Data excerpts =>
————————

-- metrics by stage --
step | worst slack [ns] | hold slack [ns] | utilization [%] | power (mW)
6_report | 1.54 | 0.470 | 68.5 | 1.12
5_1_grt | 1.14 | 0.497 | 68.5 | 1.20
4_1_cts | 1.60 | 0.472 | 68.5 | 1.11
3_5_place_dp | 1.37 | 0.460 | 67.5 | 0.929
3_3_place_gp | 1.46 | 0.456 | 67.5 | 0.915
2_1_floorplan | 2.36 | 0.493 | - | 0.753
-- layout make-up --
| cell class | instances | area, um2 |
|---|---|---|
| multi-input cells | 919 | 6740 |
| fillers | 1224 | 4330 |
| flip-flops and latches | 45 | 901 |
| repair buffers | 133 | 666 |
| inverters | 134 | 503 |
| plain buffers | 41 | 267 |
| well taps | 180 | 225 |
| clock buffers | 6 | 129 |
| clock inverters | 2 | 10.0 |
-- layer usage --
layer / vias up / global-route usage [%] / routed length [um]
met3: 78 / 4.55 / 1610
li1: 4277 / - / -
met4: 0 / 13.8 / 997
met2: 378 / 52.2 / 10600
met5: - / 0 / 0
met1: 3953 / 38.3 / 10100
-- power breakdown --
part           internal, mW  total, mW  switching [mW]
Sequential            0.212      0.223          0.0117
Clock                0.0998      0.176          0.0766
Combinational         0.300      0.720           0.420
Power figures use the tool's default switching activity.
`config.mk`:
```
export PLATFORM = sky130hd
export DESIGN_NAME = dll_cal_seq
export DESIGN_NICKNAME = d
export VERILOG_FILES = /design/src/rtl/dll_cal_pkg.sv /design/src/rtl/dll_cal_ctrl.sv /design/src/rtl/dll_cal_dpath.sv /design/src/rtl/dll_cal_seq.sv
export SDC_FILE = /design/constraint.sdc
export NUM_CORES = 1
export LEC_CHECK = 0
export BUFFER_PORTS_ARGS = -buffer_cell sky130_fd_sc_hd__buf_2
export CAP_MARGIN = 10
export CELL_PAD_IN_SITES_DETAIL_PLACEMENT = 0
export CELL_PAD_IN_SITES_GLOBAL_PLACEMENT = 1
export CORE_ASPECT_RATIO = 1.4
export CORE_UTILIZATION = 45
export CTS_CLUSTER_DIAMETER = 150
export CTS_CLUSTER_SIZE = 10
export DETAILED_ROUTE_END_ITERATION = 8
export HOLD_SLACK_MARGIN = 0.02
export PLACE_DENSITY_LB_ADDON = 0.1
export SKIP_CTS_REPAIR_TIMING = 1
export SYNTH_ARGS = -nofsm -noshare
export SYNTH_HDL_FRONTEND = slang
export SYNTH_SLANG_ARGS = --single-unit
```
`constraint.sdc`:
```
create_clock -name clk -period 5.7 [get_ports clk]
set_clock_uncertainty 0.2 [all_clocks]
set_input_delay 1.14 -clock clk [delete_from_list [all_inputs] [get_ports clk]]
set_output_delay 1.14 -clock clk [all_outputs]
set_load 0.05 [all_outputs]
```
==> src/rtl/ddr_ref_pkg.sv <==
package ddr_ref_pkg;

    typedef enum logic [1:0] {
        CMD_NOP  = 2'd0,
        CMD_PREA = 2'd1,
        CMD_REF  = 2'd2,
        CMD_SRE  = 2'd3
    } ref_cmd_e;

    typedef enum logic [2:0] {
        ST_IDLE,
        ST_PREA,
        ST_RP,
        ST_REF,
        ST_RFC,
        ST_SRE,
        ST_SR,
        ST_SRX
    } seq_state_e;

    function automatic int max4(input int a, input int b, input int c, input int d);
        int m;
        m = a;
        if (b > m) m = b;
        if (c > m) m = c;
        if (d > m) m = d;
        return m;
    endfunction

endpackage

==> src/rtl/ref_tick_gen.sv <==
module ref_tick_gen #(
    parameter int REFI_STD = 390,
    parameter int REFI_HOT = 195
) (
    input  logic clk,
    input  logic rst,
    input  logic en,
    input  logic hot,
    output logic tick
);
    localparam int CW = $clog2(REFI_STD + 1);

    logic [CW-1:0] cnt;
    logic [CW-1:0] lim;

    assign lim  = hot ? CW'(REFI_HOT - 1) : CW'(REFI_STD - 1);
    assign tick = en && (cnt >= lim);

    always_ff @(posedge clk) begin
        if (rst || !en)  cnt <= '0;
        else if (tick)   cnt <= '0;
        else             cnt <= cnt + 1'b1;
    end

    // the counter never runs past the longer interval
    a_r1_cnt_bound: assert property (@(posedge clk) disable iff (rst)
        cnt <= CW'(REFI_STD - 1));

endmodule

————————

Work request => Give back every entry, word for word.

Task solution =>
-- metrics by stage --
step | worst slack [ns] | hold slack [ns] | utilization [%] | power (mW)
6_report | 1.54 | 0.470 | 68.5 | 1.12
5_1_grt | 1.14 | 0.497 | 68.5 | 1.20
4_1_cts | 1.60 | 0.472 | 68.5 | 1.11
3_5_place_dp | 1.37 | 0.460 | 67.5 | 0.929
3_3_place_gp | 1.46 | 0.456 | 67.5 | 0.915
2_1_floorplan | 2.36 | 0.493 | - | 0.753
-- layout make-up --
| cell class | instances | area, um2 |
|---|---|---|
| multi-input cells | 919 | 6740 |
| fillers | 1224 | 4330 |
| flip-flops and latches | 45 | 901 |
| repair buffers | 133 | 666 |
| inverters | 134 | 503 |
| plain buffers | 41 | 267 |
| well taps | 180 | 225 |
| clock buffers | 6 | 129 |
| clock inverters | 2 | 10.0 |
-- layer usage --
layer / vias up / global-route usage [%] / routed length [um]
met3: 78 / 4.55 / 1610
li1: 4277 / - / -
met4: 0 / 13.8 / 997
met2: 378 / 52.2 / 10600
met5: - / 0 / 0
met1: 3953 / 38.3 / 10100
-- power breakdown --
part           internal, mW  total, mW  switching [mW]
Sequential            0.212      0.223          0.0117
Clock                0.0998      0.176          0.0766
Combinational         0.300      0.720           0.420
Power figures use the tool's default switching activity.
`config.mk`:
```
export PLATFORM = sky130hd
export DESIGN_NAME = dll_cal_seq
export DESIGN_NICKNAME = d
export VERILOG_FILES = /design/src/rtl/dll_cal_pkg.sv /design/src/rtl/dll_cal_ctrl.sv /design/src/rtl/dll_cal_dpath.sv /design/src/rtl/dll_cal_seq.sv
export SDC_FILE = /design/constraint.sdc
export NUM_CORES = 1
export LEC_CHECK = 0
export BUFFER_PORTS_ARGS = -buffer_cell sky130_fd_sc_hd__buf_2
export CAP_MARGIN = 10
export CELL_PAD_IN_SITES_DETAIL_PLACEMENT = 0
export CELL_PAD_IN_SITES_GLOBAL_PLACEMENT = 1
export CORE_ASPECT_RATIO = 1.4
export CORE_UTILIZATION = 45
export CTS_CLUSTER_DIAMETER = 150
export CTS_CLUSTER_SIZE = 10
export DETAILED_ROUTE_END_ITERATION = 8
export HOLD_SLACK_MARGIN = 0.02
export PLACE_DENSITY_LB_ADDON = 0.1
export SKIP_CTS_REPAIR_TIMING = 1
export SYNTH_ARGS = -nofsm -noshare
export SYNTH_HDL_FRONTEND = slang
export SYNTH_SLANG_ARGS = --single-unit
```
`constraint.sdc`:
```
create_clock -name clk -period 5.7 [get_ports clk]
set_clock_uncertainty 0.2 [all_clocks]
set_input_delay 1.14 -clock clk [delete_from_list [all_inputs] [get_ports clk]]
set_output_delay 1.14 -clock clk [all_outputs]
set_load 0.05 [all_outputs]
```
==> src/rtl/ddr_ref_pkg.sv <==
package ddr_ref_pkg;

    typedef enum logic [1:0] {
        CMD_NOP  = 2'd0,
        CMD_PREA = 2'd1,
        CMD_REF  = 2'd2,
        CMD_SRE  = 2'd3
    } ref_cmd_e;

    typedef enum logic [2:0] {
        ST_IDLE,
        ST_PREA,
        ST_RP,
        ST_REF,
        ST_RFC,
        ST_SRE,
        ST_SR,
        ST_SRX
    } seq_state_e;

    function automatic int max4(input int a, input int b, input int c, input int d);
        int m;
        m = a;
        if (b > m) m = b;
        if (c > m) m = c;
        if (d > m) m = d;
        return m;
    endfunction

endpackage

==> src/rtl/ref_tick_gen.sv <==
module ref_tick_gen #(
    parameter int REFI_STD = 390,
    parameter int REFI_HOT = 195
) (
    input  logic clk,
    input  logic rst,
    input  logic en,
    input  logic hot,
    output logic tick
);
    localparam int CW = $clog2(REFI_STD + 1);

    logic [CW-1:0] cnt;
    logic [CW-1:0] lim;

    assign lim  = hot ? CW'(REFI_HOT - 1) : CW'(REFI_STD - 1);
    assign tick = en && (cnt >= lim);

    always_ff @(posedge clk) begin
        if (rst || !en)  cnt <= '0;
        else if (tick)   cnt <= '0;
        else             cnt <= cnt + 1'b1;
    end

    // the counter never runs past the longer interval
    a_r1_cnt_bound: assert property (@(posedge clk) disable iff (rst)
        cnt <= CW'(REFI_STD - 1));

endmodule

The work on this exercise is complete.